Post

Speculative Decoding - Making Language Models Generate Faster Without Losing Their Minds

Speculative decoding speeds up autoregressive text generation by combining a small draft model with a larger verifier model. This two-step dance slashes latency while preserving quality, an essential trick for efficient LLM inference.

Speculative Decoding - Making Language Models Generate Faster Without Losing Their Minds

Accelerating LLMs with Speculative Decoding

Desktop View

Large Language Models (LLMs) are remarkable for their ability to generate human-like text, answer complex questions, and even write code. However, their inference phase (when they generate text) is often frustratingly slow. This is because LLMs operate autoregressively, predicting one token (a word or part of a word) at a time, with each token requiring a full forward pass through the model’s transformer architecture. For a 100-token sequence, that’s 100 computationally expensive passes, leading to noticeable delays.

Imagine writing a story where you must carefully choose each word one by one.
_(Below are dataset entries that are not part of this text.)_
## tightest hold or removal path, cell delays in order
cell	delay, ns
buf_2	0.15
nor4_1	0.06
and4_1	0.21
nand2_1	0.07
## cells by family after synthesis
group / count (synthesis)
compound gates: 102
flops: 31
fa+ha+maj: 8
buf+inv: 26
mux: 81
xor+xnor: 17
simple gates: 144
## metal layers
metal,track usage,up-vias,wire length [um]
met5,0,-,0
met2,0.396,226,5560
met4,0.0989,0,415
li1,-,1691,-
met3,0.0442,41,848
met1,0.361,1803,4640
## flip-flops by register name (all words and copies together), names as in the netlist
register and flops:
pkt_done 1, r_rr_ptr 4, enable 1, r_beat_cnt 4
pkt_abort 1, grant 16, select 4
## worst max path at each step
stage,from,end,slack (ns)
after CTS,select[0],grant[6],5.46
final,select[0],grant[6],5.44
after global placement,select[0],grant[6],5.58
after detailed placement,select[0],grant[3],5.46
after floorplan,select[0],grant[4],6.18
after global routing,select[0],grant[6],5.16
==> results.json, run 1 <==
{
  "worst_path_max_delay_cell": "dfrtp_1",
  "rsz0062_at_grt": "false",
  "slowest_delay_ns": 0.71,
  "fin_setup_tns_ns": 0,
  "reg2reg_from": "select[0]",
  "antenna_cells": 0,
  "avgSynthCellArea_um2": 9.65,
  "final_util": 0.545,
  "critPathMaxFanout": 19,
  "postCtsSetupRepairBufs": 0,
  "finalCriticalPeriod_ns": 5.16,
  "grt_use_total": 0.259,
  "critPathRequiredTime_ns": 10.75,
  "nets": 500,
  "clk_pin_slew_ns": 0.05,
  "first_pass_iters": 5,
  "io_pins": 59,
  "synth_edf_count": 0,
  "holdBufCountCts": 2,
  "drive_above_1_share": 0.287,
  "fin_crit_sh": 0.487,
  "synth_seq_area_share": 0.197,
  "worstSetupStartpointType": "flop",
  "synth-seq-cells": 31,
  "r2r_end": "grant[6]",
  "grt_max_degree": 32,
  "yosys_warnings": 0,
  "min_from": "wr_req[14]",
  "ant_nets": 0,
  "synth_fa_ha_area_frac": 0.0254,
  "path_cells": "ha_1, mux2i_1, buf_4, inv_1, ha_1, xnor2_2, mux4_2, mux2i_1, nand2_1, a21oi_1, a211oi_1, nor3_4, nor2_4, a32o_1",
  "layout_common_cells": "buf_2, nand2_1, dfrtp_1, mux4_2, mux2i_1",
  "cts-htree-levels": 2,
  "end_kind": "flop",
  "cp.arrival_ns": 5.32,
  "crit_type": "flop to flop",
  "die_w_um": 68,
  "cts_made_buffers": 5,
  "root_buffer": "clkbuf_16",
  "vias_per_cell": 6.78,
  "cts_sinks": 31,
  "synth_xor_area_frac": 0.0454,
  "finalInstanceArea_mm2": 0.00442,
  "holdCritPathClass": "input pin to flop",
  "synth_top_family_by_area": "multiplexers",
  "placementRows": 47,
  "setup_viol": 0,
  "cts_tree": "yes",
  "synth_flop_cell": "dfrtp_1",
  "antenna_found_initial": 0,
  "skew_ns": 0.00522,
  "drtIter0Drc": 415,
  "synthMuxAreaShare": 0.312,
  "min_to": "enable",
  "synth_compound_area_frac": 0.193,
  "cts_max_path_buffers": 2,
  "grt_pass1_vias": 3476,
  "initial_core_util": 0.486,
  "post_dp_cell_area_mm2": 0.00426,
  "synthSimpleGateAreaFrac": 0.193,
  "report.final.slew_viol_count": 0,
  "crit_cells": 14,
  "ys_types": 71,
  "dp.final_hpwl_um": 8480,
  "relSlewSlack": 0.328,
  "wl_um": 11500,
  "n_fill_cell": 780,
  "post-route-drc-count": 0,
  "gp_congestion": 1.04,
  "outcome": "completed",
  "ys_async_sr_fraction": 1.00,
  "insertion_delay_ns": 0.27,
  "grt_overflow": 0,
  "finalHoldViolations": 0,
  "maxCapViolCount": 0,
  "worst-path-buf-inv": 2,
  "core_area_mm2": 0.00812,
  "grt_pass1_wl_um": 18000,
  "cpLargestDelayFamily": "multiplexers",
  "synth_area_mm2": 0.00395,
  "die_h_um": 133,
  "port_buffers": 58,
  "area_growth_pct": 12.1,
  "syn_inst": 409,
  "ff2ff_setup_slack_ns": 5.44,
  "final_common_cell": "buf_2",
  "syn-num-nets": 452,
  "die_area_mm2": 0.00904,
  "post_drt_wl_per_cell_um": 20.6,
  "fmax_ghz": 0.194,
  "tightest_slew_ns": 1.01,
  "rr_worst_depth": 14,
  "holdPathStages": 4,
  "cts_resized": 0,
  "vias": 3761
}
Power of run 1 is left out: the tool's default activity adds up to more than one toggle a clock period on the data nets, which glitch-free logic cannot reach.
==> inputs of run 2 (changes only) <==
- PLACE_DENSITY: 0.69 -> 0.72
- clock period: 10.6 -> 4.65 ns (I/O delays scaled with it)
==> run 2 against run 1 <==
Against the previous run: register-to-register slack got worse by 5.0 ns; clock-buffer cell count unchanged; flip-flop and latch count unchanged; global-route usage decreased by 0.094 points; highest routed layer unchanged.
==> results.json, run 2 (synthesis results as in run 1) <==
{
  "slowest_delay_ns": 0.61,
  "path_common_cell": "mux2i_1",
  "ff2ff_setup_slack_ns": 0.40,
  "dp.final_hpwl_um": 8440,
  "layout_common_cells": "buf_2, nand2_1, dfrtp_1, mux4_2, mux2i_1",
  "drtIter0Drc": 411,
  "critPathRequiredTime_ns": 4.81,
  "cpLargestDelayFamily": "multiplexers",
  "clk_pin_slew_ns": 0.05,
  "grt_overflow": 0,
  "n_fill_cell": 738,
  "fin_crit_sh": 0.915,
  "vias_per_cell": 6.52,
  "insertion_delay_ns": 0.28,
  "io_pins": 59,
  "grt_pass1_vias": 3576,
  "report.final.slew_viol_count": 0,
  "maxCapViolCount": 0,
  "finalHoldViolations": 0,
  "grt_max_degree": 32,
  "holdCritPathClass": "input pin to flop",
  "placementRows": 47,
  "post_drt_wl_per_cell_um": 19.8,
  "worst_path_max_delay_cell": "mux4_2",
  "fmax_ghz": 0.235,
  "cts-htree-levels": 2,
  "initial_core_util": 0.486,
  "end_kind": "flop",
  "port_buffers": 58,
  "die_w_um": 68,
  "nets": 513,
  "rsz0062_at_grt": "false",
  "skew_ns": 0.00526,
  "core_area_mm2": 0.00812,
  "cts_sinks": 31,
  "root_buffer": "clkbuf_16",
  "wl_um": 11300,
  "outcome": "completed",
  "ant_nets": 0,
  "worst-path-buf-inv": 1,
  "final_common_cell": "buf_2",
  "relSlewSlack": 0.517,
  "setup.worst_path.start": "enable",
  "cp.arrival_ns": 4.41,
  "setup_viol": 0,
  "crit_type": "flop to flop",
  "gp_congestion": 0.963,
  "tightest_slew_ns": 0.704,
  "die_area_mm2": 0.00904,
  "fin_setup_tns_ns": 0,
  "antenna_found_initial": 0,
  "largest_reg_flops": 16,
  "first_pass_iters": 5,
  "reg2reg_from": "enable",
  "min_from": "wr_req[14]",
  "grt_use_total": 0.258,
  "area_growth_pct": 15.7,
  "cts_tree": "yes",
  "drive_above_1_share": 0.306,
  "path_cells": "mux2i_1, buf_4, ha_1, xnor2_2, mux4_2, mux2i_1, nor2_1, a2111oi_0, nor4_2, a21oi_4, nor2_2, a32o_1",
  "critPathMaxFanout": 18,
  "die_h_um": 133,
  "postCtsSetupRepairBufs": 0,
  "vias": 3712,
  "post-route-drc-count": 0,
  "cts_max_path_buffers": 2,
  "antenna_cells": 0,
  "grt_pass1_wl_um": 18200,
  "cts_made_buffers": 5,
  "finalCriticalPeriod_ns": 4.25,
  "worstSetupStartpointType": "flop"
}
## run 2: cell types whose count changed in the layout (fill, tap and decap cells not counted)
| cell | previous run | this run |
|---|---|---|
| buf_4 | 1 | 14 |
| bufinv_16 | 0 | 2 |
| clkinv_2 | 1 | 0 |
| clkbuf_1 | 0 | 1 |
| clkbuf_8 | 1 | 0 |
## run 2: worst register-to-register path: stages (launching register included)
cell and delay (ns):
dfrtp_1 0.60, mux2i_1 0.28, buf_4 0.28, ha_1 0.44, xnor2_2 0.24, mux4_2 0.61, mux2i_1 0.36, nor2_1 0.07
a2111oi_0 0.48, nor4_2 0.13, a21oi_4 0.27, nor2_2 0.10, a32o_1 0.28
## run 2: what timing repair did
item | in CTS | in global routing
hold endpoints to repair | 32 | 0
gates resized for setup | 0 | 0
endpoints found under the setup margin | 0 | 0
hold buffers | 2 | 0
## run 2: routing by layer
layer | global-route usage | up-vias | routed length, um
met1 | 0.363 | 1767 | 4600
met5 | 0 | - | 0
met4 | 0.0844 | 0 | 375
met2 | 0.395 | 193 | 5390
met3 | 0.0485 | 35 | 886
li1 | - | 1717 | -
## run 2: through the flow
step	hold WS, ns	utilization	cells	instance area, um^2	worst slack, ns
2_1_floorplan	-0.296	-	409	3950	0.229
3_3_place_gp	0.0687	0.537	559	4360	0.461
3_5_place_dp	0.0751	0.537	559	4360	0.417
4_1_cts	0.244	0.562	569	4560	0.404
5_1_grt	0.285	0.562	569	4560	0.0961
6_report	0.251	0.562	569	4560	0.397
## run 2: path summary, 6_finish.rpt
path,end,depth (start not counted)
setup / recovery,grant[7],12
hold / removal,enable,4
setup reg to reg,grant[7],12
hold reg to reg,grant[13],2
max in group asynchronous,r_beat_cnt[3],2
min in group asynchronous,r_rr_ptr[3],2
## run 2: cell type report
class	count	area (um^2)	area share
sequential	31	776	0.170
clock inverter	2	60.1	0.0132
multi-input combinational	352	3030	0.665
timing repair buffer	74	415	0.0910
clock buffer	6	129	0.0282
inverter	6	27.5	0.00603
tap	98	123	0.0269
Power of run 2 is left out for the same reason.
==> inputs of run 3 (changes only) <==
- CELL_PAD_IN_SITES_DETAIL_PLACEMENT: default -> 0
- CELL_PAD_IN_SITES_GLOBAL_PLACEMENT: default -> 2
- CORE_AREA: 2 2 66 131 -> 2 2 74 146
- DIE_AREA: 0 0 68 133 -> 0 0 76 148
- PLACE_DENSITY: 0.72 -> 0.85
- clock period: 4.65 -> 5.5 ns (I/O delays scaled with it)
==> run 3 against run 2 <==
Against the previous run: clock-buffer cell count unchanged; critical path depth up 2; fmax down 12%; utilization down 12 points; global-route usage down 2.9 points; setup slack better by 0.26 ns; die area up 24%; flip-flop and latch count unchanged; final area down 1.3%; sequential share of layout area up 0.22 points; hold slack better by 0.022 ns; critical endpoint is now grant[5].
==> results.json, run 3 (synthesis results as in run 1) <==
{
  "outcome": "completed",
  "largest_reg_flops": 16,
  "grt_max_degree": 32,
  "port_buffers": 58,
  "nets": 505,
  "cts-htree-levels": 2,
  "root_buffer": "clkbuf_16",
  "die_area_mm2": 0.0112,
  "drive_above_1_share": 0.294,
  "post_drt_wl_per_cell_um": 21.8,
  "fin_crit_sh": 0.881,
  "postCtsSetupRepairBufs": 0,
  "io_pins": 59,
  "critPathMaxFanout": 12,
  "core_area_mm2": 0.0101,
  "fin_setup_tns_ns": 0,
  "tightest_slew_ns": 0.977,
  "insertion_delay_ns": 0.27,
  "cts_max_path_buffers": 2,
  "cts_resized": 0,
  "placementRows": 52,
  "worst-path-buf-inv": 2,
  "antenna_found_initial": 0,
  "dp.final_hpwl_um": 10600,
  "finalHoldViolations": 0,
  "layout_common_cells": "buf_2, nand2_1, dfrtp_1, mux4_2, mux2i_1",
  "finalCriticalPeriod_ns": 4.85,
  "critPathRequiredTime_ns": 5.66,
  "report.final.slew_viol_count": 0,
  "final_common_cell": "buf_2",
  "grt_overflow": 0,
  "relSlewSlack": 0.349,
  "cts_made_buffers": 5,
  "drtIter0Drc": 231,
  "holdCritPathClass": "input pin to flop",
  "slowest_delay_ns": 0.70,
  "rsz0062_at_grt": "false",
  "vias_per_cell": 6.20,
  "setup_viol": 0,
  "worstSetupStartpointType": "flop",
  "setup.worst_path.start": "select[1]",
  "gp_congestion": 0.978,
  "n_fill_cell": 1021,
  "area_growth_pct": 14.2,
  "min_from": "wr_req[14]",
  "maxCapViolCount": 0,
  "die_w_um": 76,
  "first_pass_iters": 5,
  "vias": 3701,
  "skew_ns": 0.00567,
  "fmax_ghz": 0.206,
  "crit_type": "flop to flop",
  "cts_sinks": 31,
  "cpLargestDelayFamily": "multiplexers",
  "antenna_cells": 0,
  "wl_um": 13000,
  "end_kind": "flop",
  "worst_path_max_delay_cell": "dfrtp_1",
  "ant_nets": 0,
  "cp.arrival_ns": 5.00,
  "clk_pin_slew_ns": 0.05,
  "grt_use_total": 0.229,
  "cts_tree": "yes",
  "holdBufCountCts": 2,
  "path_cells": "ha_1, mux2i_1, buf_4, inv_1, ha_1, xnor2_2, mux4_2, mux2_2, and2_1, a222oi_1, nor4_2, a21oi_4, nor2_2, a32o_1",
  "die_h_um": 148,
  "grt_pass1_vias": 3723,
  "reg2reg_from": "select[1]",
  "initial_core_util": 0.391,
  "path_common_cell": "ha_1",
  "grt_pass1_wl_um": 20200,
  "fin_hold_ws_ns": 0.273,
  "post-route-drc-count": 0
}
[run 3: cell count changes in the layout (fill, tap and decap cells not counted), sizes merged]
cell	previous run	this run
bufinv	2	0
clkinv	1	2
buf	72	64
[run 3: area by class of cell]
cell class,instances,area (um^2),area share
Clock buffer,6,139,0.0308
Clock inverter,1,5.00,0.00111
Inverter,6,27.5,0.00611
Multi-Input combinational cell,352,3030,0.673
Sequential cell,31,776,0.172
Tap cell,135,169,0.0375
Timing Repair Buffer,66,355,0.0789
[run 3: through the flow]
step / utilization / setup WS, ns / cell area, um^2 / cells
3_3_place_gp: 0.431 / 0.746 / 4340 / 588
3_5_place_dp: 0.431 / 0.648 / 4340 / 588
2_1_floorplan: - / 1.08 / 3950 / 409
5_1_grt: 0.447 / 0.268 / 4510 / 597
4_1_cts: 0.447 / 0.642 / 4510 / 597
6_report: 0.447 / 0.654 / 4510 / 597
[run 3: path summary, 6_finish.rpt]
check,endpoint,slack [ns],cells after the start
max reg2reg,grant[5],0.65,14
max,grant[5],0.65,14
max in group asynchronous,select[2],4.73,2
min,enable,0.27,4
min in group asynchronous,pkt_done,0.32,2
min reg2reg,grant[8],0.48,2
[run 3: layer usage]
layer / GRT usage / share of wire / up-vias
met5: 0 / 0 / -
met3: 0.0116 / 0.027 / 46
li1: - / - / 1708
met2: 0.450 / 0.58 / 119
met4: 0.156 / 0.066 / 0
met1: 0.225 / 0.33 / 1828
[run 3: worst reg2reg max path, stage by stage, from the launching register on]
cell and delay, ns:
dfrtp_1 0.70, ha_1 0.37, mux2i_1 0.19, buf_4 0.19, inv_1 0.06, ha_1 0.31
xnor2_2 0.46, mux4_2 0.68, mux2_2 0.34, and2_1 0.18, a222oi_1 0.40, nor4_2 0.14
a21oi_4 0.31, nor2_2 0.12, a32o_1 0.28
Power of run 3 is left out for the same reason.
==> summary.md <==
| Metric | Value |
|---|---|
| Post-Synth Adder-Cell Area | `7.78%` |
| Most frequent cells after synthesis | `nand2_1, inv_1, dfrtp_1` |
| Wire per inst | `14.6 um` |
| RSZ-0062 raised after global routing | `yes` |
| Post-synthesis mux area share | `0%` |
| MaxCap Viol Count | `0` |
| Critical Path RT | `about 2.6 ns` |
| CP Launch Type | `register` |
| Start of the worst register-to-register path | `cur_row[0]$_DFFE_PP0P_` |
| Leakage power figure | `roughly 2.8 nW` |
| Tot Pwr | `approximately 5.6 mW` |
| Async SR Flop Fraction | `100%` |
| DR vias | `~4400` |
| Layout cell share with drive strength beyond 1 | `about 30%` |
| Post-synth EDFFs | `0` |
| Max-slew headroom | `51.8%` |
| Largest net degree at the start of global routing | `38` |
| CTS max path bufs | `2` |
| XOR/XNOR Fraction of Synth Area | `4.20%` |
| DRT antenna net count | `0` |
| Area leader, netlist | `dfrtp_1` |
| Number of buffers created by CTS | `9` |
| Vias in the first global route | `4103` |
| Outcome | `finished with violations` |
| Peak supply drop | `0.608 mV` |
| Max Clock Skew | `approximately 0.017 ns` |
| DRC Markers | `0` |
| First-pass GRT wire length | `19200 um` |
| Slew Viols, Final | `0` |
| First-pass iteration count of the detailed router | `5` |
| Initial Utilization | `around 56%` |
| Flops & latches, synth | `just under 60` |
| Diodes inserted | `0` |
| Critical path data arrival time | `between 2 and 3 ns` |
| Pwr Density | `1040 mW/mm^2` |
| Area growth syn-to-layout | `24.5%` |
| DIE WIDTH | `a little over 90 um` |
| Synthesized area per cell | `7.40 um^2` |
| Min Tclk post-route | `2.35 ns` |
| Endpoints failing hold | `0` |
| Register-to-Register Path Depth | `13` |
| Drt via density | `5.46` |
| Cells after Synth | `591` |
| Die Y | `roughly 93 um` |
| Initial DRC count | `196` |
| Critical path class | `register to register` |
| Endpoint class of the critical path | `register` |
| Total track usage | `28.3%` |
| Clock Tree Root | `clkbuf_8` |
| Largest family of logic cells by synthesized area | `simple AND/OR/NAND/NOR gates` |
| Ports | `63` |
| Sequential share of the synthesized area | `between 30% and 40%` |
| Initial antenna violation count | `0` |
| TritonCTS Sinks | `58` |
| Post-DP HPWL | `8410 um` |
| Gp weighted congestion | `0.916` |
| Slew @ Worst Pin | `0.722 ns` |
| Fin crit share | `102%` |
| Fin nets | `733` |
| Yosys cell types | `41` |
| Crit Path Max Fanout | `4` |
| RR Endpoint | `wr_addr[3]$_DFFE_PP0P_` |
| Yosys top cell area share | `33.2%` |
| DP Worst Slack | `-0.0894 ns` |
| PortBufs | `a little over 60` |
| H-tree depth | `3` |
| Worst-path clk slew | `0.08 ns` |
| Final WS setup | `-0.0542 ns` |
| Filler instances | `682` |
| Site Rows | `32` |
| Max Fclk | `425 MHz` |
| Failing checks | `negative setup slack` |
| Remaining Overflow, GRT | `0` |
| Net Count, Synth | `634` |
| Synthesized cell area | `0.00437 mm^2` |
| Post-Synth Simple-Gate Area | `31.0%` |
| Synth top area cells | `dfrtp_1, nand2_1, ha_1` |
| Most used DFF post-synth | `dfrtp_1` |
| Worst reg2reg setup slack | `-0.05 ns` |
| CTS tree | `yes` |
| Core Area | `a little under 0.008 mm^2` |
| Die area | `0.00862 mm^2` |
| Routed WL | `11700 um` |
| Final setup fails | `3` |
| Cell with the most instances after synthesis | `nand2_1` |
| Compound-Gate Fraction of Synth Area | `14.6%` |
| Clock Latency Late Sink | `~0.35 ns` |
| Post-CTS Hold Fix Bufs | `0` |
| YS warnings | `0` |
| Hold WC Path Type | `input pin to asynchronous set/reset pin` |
It’s time-consuming! Now, picture having a helper who suggests several words ahead, and you only need to check if they fit. If they do, you move forward quickly; if not, you correct them. This is the essence of speculative decoding, a technique that significantly speeds up LLM inference without sacrificing quality.

Speculative decoding employs a two-model approach: a small, fast draft model guesses multiple tokens ahead, and a larger, more accurate verifier model evaluates these guesses in parallel. Correct tokens are accepted, while incorrect ones are discarded, and the verifier generates the right token. This method leverages the speed of the smaller model and the precision of the larger one, offering substantial efficiency gains.

Historical Context

Speculative decoding emerged from two pioneering papers developed independently, highlighting the urgency of addressing LLM inference bottlenecks:

  • Leviathan et al. (2022): In their paper, Fast Inference from Transformers via Speculative Decoding, published on arXiv on November 29, 2022, Yaniv Leviathan and colleagues introduced speculative decoding. They used a smaller “approximation model” to propose tokens, which a larger target model verifies, achieving 2x–3x speedups on models like T5-XXL1.
  • Chen et al. (2023): In Accelerating Large Language Model Decoding with Speculative Sampling, published on arXiv on February 2, 2023, Charlie Chen and colleagues at DeepMind presented a similar approach called speculative sampling. They demonstrated 2–2.5x speedups on a 70 billion parameter Chinchilla model using a “draft model” and a modified rejection sampling scheme2.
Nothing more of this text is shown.